Spoonfeed your birds (not literally) with this feeder, which uses old wooden spoons as perches for your backyard birds to sit on as they eat their seed from the feeder.
- 2 wooden spoons
- 1 empty soda bottle
- Craft knife
- Small eye screw
- Twine for hanging
- Draw two Xs on the side of a bottle, one about 3 inches below the other. Then put two Xs on the opposite side of the bottle directly across from the first Xs.
- Use a craft knife to cut slits at each X – this will be where you will insert the wooden spoons.
- Insert the wooden spoons through the slits one at a time, handle first, until each spoon skewers the bottle.
- Remove the bottle cap and twist the eye screw into it for hanging. Put the cap back on.
- Cut a length of twine and thread it through the eye screw.
- Fill the bottle with bird seed and hang it from a tree.
Bird Seed Wreath
It may be a while until the holidays, but bird seed wreaths are always in season, and can attract all sorts of feathered friends to your door.
- 2 cups bird seed
- Nonstick cooking spray
- Bundt pan
- 2 packet gelatin
- 1 cup water
- Mix two packets of gelatin in 1 cup of water. Simmer until the gelatin has completely dissolved.
- Stir in two cups of bird seed, mix well.

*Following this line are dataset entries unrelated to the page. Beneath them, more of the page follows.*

$ cat config.mk
export PLATFORM = sky130hd
export DESIGN_NAME = interval_timer
export DESIGN_NICKNAME = d
export VERILOG_FILES = /design/src/verilog/interval_timer.v /design/src/verilog/down_counter.v
export VERILOG_INCLUDE_DIRS = /design/src /design/src/verilog
export SDC_FILE = /design/constraint.sdc
export NUM_CORES = 1
export LEC_CHECK = 0
export ABC_AREA = 1
export BUFFER_PORTS_ARGS = -buffer_cell sky130_fd_sc_hd__clkbuf_2
export CAP_MARGIN = 20
export CORE_ASPECT_RATIO = 1.75
export CORE_UTILIZATION = 55
export CTS_CLUSTER_SIZE = 20
export DETAILED_ROUTE_END_ITERATION = 10
export GPL_TIMING_DRIVEN = 0
export HOLD_SLACK_MARGIN = 0.02
export PLACE_DENSITY = 0.74
export SLEW_MARGIN = 20
export SYNTH_ARGS = -nofsm -noshare
export SYNTH_HDL_FRONTEND = slang
export SYNTH_SLANG_ARGS = --single-unit
$ cat constraint.sdc
create_clock -name clock -period 3.3 [get_ports clock]
set_clock_uncertainty 0.15 [all_clocks]
set_input_delay 0.33 -clock clock [delete_from_list [all_inputs] [get_ports clock]]
set_output_delay 0.33 -clock clock [all_outputs]
set_load 0.01 [all_outputs]
### src/common/pic_pulse_if.sv
// Interface carrying a self-clearing pulse register write and its held bits.
`timescale 1ns/1ns
interface pic_pulse_if;
   logic        wr;
   logic [31:0] wdata;
   logic [31:0] hold;
   modport ctrl (output wr, output wdata, input hold);
   modport pulse (input wr, input wdata, output hold);
endinterface
===== src/boot_mode_pkg.sv =====
/*
 * Constants shared by the boot mode selector: boot actions, initial program
 * counter values, strap encodings and synchroniser depth.
 * Assumes a single system clock and that straps are static around reset.
 */
package boot_mode_pkg;

    // Start-up actions chosen from the straps
    typedef enum logic [3:0] {
        ACT_BOOT_ROM,
        ACT_EXT_SLAVE_DIRECT,
        ACT_EXT_MASTER_DIRECT,
        ACT_EXT_SLAVE_PERIPH,
        ACT_EXT_MASTER_PERIPH,
        ACT_RESERVED,
        ACT_HALT_BUS_SLAVE,
        ACT_HALT_BUS_MASTER,
        ACT_HALT_BUS_OFF,
        ACT_EMULATOR,
        ACT_TRISTATE
    } boot_action_t;

    localparam logic [31:0] PC_BOOT_ROM = 32'hbfff_fffc;
    localparam logic [31:0] PC_EXTERNAL = 32'ha000_0000;
    localparam logic [31:0] PC_EMULATOR = 32'hbe00_0000;
    localparam logic [31:0] PC_NONE = 32'h0000_0000;

    localparam logic [2:0] CFG_ROM_A = 3'h0;
    localparam logic [2:0] CFG_ROM_B = 3'h1;
    localparam logic [2:0] CFG_ROM_C = 3'h2;
    localparam logic [2:0] CFG_EXT_DIRECT = 3'h4;
    localparam logic [2:0] CFG_EXT_PERIPH = 3'h5;

    localparam int CFG_MASTER_BIT = 3;
    localparam int CFG_WIDTH = 4;
    localparam int SYNC_STAGES = 3;
    // Input bundle: debug enable, break, four configuration bits
    localparam int IN_WIDTH = CFG_WIDTH + 2;
    // Consecutive agreeing samples before the strap value is trusted
    localparam logic [1:0] SETTLE_COUNT = 2'h2;

endpackage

- Spray your bundt pan with nonstick cooking spray.
- Pour seed-gelatin mix into the pan, and press lightly to pack it in so it takes the complete shape of the pan. Chill for two hours in the fridge.

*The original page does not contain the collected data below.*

File: src/hdl/pcs_phase_gen.sv
`timescale 1ns/1ps
module pcs_phase_gen #(
    parameter int PHASES_P = pcs_pkg::PHASES
) (
    // clock and reset
    input wire logic pclk,
    input wire logic presetn,
    // phase outputs
    output logic [PHASES_P-1:0] phase_q,
    output logic cycle_end
);
    import pcs_pkg::*;

    generate
        if (PHASES_P < 2) begin : g_bad
            $error("pcs_phase_gen needs at least two phases");
        end
    endgenerate

    // one-hot ring: phases can never overlap
    always_ff @(posedge pclk or negedge presetn) begin
        if (!presetn) begin
            phase_q <= PHASES_P'(1);
        end else begin
            phase_q <= {phase_q[PHASES_P-2:0], phase_q[PHASES_P-1]};
        end
    end

    // last phase closes the instruction cycle
    assign cycle_end = phase_q[PHASES_P-1];
endmodule // pcs_phase_gen

File: src/hdl/pcs_sequencer.sv
// Added by the designer: the APB interface to the registers.
`timescale 1ns/1ps
module pcs_sequencer #(
    parameter int PC_W = pcs_pkg::PC_W_MAX
) (
    // clock and reset
    input wire logic pclk,
    input wire logic presetn,
    // apb register port
    input wire logic psel,
    input wire logic penable,
    input wire logic pwrite,
    input wire logic [pcs_pkg::APB_AW-1:0] paddr,
    input wire logic [31:0] pwdata,
    output logic [31:0] prdata,
    output logic pready,
    output logic pslverr,
    // program memory
    output logic [PC_W-1:0] imem_addr,
    input wire logic [pcs_pkg::INSTR_W-1:0] imem_data,
    // decoder
    output logic [pcs_pkg::PHASES-1:0] phase_q,
    output logic [pcs_pkg::INSTR_W-1:0] instr_q,
    output logic instr_valid_q,
    input wire logic dec_jump,
    input wire logic dec_call,
    input wire logic dec_ret,
    input wire logic dec_skip,
    input wire logic [pcs_pkg::PC_W_MAX-1:0] dec_target,
    // return stack
    input wire logic [pcs_pkg::PC_W_MAX-1:0] stack_top,
    input wire logic stack_full,
    output logic push_q,
    output logic [PC_W-1:0] push_addr_q,
    output logic pop_q,
    // interrupt requests
    input wire logic int_en,
    input wire logic int_ext_req,
    input wire logic int_tmr_req,
    output logic ack_ext_q,
    output logic ack_tmr_q
);
    import pcs_pkg::*;

    generate
        if (PC_W < 9 || PC_W > PC_W_MAX) begin : g_bad_width
            $error("pcs_sequencer supports a counter of 9 to 11 bits");
        end
    endgenerate

    // wrapping increment within the implemented range
    function automatic logic [PC_W-1:0] pc_inc(input logic [PC_W-1:0] v);
        pc_inc = v + 1'b1;
    endfunction

    logic cycle_end;
    logic [PC_W-1:0] pc_q;
    logic [PC_W-1:0] pc_d;
    logic low_pend_q;
    logic [7:0] low_val_q;
    logic low_wr;
    logic [7:0] low_wdata;
    logic ext_pend_q;
    logic tmr_pend_q;
    logic int_ok;
    logic flush;
    logic [7:0] stat_rd;
    logic [1:0] phase_idx;
    pcs_src_t src;

    // phase ring
    pcs_phase_gen #(
        .PHASES_P(PHASES)
    ) u_phase (
        .pclk(pclk),
        .presetn(presetn),
        .phase_q(phase_q),
        .cycle_end(cycle_end)
    );

    // register port
    pcs_apb_slave u_apb (
        .pclk(pclk),
        .presetn(presetn),
        .psel(psel),
        .penable(penable),
        .pwrite(pwrite),
        .paddr(paddr),
        .pwdata(pwdata),
        .prdata(prdata),
        .pready(pready),
        .pslverr(pslverr),
        .low_rd(pc_q[7:0]),
        .stat_rd(stat_rd),
        .low_wr(low_wr),
        .low_wdata(low_wdata)
    );

    // status view of the sequencer
    assign phase_idx = phase_q[3] ? 2'h3 : phase_q[2] ? 2'h2 : phase_q[1] ? 2'h1 : 2'h0;
    always_comb begin
        stat_rd = 8'h00;
        stat_rd[STAT_PHASE_LSB +: 2] = phase_idx;
        stat_rd[STAT_EXT_BIT] = ext_pend_q;
        stat_rd[STAT_TMR_BIT] = tmr_pend_q;
        stat_rd[STAT_VALID_BIT] = instr_valid_q;
    end

    // interrupts wait while the stack is full or a dummy cycle runs
    // a dummy cycle already replaces a word, so vectoring waits for a real one
    assign int_ok = int_en && !stack_full && instr_valid_q;

    // next counter source; a pending low byte write wins over the decoder
    assign src = low_pend_q ? SRC_LOW :
                 (instr_valid_q && (dec_jump || dec_call)) ? SRC_JUMP :
                 (instr_valid_q && dec_ret) ? SRC_RET :
                 (instr_valid_q && dec_skip) ? SRC_SKIP :
                 (int_ok && ext_pend_q) ? SRC_EXT :
                 (int_ok && tmr_pend_q) ? SRC_TMR : SRC_SEQ;
    assign flush = (src != SRC_SEQ);

    // next counter value
    always_comb begin
        case (src)
            SRC_SEQ: pc_d = pc_inc(pc_q);
            SRC_SKIP: pc_d = pc_inc(pc_q);
            SRC_LOW: pc_d = {pc_q[PC_W-1:8], low_val_q};
            SRC_JUMP: pc_d = dec_target[PC_W-1:0];
            SRC_RET: pc_d = stack_top[PC_W-1:0];
            SRC_EXT: pc_d = VEC_EXT[PC_W-1:0];
            SRC_TMR: pc_d = VEC_TMR[PC_W-1:0];
            default: pc_d = pc_inc(pc_q);
        endcase
    end

    // counter moves only at the end of an instruction cycle
    always_ff @(posedge pclk or negedge presetn) begin
        if (!presetn) begin
            pc_q <= VEC_RESET[PC_W-1:0];
        end else if (cycle_end) begin
            pc_q <= pc_d;
        end
    end
    assign imem_addr = pc_q;

    // fetch pipe; a flushed prefetch becomes the dummy cycle
    always_ff @(posedge pclk or negedge presetn) begin
        if (!presetn) begin
            instr_q <= '0;
            instr_valid_q <= 1'b0;
        end else if (cycle_end) begin
            instr_q <= imem_data;
            instr_valid_q <= !flush;
        end
    end

    // low byte write held until the cycle boundary; a new write wins
    // limitation: two writes inside one cycle apply only the later value
    always_ff @(posedge pclk or negedge presetn) begin
        if (!presetn) begin
            low_pend_q <= 1'b0;
            low_val_q <= 8'h00;
        end else if (low_wr) begin
            low_pend_q <= 1'b1;
            low_val_q <= low_wdata;
        end else if (cycle_end) begin
            low_pend_q <= 1'b0;
        end
    end

    // pending interrupts: a request in the ack cycle is not lost
    always_ff @(posedge pclk or negedge presetn) begin
        if (!presetn) begin
            ext_pend_q <= 1'b0;
            tmr_pend_q <= 1'b0;
        end else begin
            ext_pend_q <= int_ext_req || (ext_pend_q && !(cycle_end && src == SRC_EXT));
            tmr_pend_q <= int_tmr_req || (tmr_pend_q && !(cycle_end && src == SRC_TMR));
        end
    end

    // stack strobes: the return address is the discarded prefetch
    always_ff @(posedge pclk or negedge presetn) begin
        if (!presetn) begin
            push_q <= 1'b0;
            pop_q <= 1'b0;
            push_addr_q <= '0;
            ack_ext_q <= 1'b0;
            ack_tmr_q <= 1'b0;
        end else begin
            push_q <= cycle_end && ((src == SRC_JUMP && dec_call) || src == SRC_EXT || src == SRC_TMR);
            pop_q <= cycle_end && src == SRC_RET;
            ack_ext_q <= cycle_end && src == SRC_EXT;
            ack_tmr_q <= cycle_end && src == SRC_TMR;
            if (cycle_end) begin
                push_addr_q <= pc_q;
            end
        end
    end

    // checks
    AST_PHASE_ONEHOT: assert property (@(posedge pclk) disable iff (!presetn)
        $onehot(phase_q)) else $error("phases overlap or vanish");

    AST_CYCLE_FOUR: assert property (@(posedge pclk) disable iff (!presetn)
        cycle_end |=> (!cycle_end)[*3] ##1 cycle_end) else $error("cycle is not four clocks");

    AST_FETCH_PIPE: assert property (@(posedge pclk) disable iff (!presetn)
        (cycle_end && !flush) |=> instr_valid_q && instr_q == $past(imem_data))
        else $error("fetched word not passed to decode");

    AST_TRANSFER_DUMMY: assert property (@(posedge pclk) disable iff (!presetn)
        (cycle_end && flush) |=> (!instr_valid_q)[*4] ##1 instr_valid_q)
        else $error("transfer without exactly one dummy cycle");

    AST_SEQ_INC: assert property (@(posedge pclk) disable iff (!presetn)
        (cycle_end && src == SRC_SEQ) |=> pc_q == pc_inc($past(pc_q)))
        else $error("sequential fetch did not add one");

    AST_SKIP_PLUS2: assert property (@(posedge pclk) disable iff (!presetn)
        (cycle_end && src == SRC_SKIP) |=> ##4 instr_valid_q && pc_q == pc_inc(pc_inc($past(pc_q, 5))))
        else $error("skip did not resume two past the skipped word");

    AST_LOW_WRITE: assert property (@(posedge pclk) disable iff (!presetn)
        (cycle_end && src == SRC_LOW) |=> pc_q[7:0] == $past(low_val_q) && pc_q[PC_W-1:8] == $past(pc_q[PC_W-1:8]))
        else $error("low byte write left its page");

    AST_VECTOR: assert property (@(posedge pclk) disable iff (!presetn)
        (cycle_end && (src == SRC_EXT || src == SRC_TMR))
        |=> pc_q == ((ack_ext_q ? VEC_EXT[PC_W-1:0] : VEC_TMR[PC_W-1:0])) && push_q)
        else $error("wrong interrupt vector");

    AST_JUMP_RET: assert property (@(posedge pclk) disable iff (!presetn)
        (cycle_end && (src == SRC_JUMP || src == SRC_RET))
        |=> pc_q == ($past(src == SRC_RET) ? $past(stack_top[PC_W-1:0]) : $past(dec_target[PC_W-1:0])))
        else $error("jump or return loaded wrong address");

    AST_FULL_HOLD: assert property (@(posedge pclk) disable iff (!presetn)
        (cycle_end && stack_full) |-> src != SRC_EXT && src != SRC_TMR)
        else $error("interrupt taken with full stack");

    AST_PUSH_ADDR: assert property (@(posedge pclk) disable iff (!presetn)
        (cycle_end && (src == SRC_EXT || src == SRC_TMR || (src == SRC_JUMP && dec_call)))
        |=> push_q && push_addr_q == $past(pc_q))
        else $error("return address is not the discarded prefetch");

    AST_RET_POP: assert property (@(posedge pclk) disable iff (!presetn)
        (cycle_end && src == SRC_RET) |=> pop_q && !push_q)
        else $error("return did not pop the stack");

    AST_PC_STILL: assert property (@(posedge pclk) disable iff (!presetn)
        !cycle_end |=> $stable(pc_q))
        else $error("counter moved inside an instruction cycle");

    AST_INSTR_STILL: assert property (@(posedge pclk) disable iff (!presetn)
        !cycle_end |=> $stable(instr_q) && $stable(instr_valid_q))
        else $error("decode word changed inside an instruction cycle");

    AST_EXT_HELD: assert property (@(posedge pclk) disable iff (!presetn)
        (ext_pend_q && !(cycle_end && src == SRC_EXT)) |=> ext_pend_q)
        else $error("pending external request lost");

    AST_TMR_HELD: assert property (@(posedge pclk) disable iff (!presetn)
        (tmr_pend_q && !(cycle_end && src == SRC_TMR)) |=> tmr_pend_q)
        else $error("pending timer request lost");

    AST_ACK_ONE: assert property (@(posedge pclk) disable iff (!presetn)
        (ack_ext_q || ack_tmr_q) |=> !ack_ext_q && !ack_tmr_q && !push_q)
        else $error("vector strobe longer than one clock");

    AST_LOW_TAKEN: assert property (@(posedge pclk) disable iff (!presetn)
        low_wr |=> low_pend_q && low_val_q == $past(low_wdata))
        else $error("low byte write not held for the cycle end");

    AST_READY_ONE: assert property (@(posedge pclk) disable iff (!presetn)
        pready |=> !pready)
        else $error("register answer longer than one clock");

    AST_VALID_RESUME: assert property (@(posedge pclk) disable iff (!presetn)
        (cycle_end && !instr_valid_q && !low_pend_q) |=> instr_valid_q)
        else $error("dummy cycle lasted more than one cycle");

    AST_INT_GATED: assert property (@(posedge pclk) disable iff (!presetn)
        (cycle_end && (src == SRC_EXT || src == SRC_TMR)) |-> int_en && instr_valid_q)
        else $error("interrupt taken while disabled or in a dummy cycle");

    // main scenarios worth reaching
    COV_SKIP: cover property (@(posedge pclk) disable iff (!presetn) cycle_end && src == SRC_SKIP);
    COV_CALL_RET: cover property (@(posedge pclk) disable iff (!presetn) push_q ##[1:40] pop_q);
    COV_HELD_INT: cover property (@(posedge pclk) disable iff (!presetn) ext_pend_q && stack_full ##[1:40] ack_ext_q);
    COV_LOW_WRITE: cover property (@(posedge pclk) disable iff (!presetn) cycle_end && src == SRC_LOW);
    COV_TMR_VECTOR: cover property (@(posedge pclk) disable iff (!presetn) ack_tmr_q);
endmodule // pcs_sequencer
--- config.mk ---
export PLATFORM = sky130hd
export DESIGN_NAME = pss_top
export DESIGN_NICKNAME = d
export VERILOG_FILES = /design/src/pss_pkg.sv /design/src/pss_sel_mux.sv /design/src/pss_top.sv
export SDC_FILE = /design/constraint.sdc
export NUM_CORES = 1
export LEC_CHECK = 0
export BUFFER_PORTS_ARGS = -buffer_cell sky130_fd_sc_hd__buf_2
export CAP_MARGIN = 20
export CORE_AREA = 10 10 444 446
export DETAILED_ROUTE_END_ITERATION = 6
export DIE_AREA = 0 0 454 456
export GPL_ROUTABILITY_DRIVEN = 0
export SKIP_LAST_GASP = 1
export SYNTH_ARGS = -nofsm -noshare
export SYNTH_HDL_FRONTEND = slang
export SYNTH_HIERARCHICAL = 1
export SYNTH_SLANG_ARGS = --single-unit
--- constraint.sdc ---
create_clock -name clk_sys -period 4.9 [get_ports clk_sys]
set_input_delay 0.49 -clock clk_sys [delete_from_list [all_inputs] [get_ports clk_sys]]
set_output_delay 0.49 -clock clk_sys [all_outputs]
set_load 0.005 [all_outputs]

- Turn pan upside down to remove. If it is still stuck to the pan, run a butter knife along the side to release it.
- Hang the wreath with a length of ribbon from a tree or fence.
Milk Carton Bird Feeder
The classic DIY bird feeder: Reuse your old milk or orange juice cartons to make this feeder and feel especially good about giving back to the environment.
- Empty milk or juice carton
- Using the scissors, cut a piece of the front of the carton, as well as part of the side. Make sure you make the space big enough for a bird to fit in and perch while they eat.
- Poke a hole through the top flap on the carton, and string the twine through it.
- Fill the bird feeder until the seed reaches the bottom of your opening (so that it does not spill out).
- Hang your feeder on a branch for the birds to enjoy.
Jug Bird Feeder
For an even bigger feeder, try using a milk jug or an empty, cleaned bleach or detergent jug.
- Milk jug or bleach/detergent jug
- Eye screw
- Using the marker, draw a doorway on the jug that is large enough for a bird to fit in.
- Where you drew, use the scissors to cut the door open. You can leave the bottom part attached so the bird has a bit more of a perch to use.
- Push an eye screw into the top and secure it, then put string through it and tie to a tree.
- Fill with bird seed and see who comes to visit your feeder.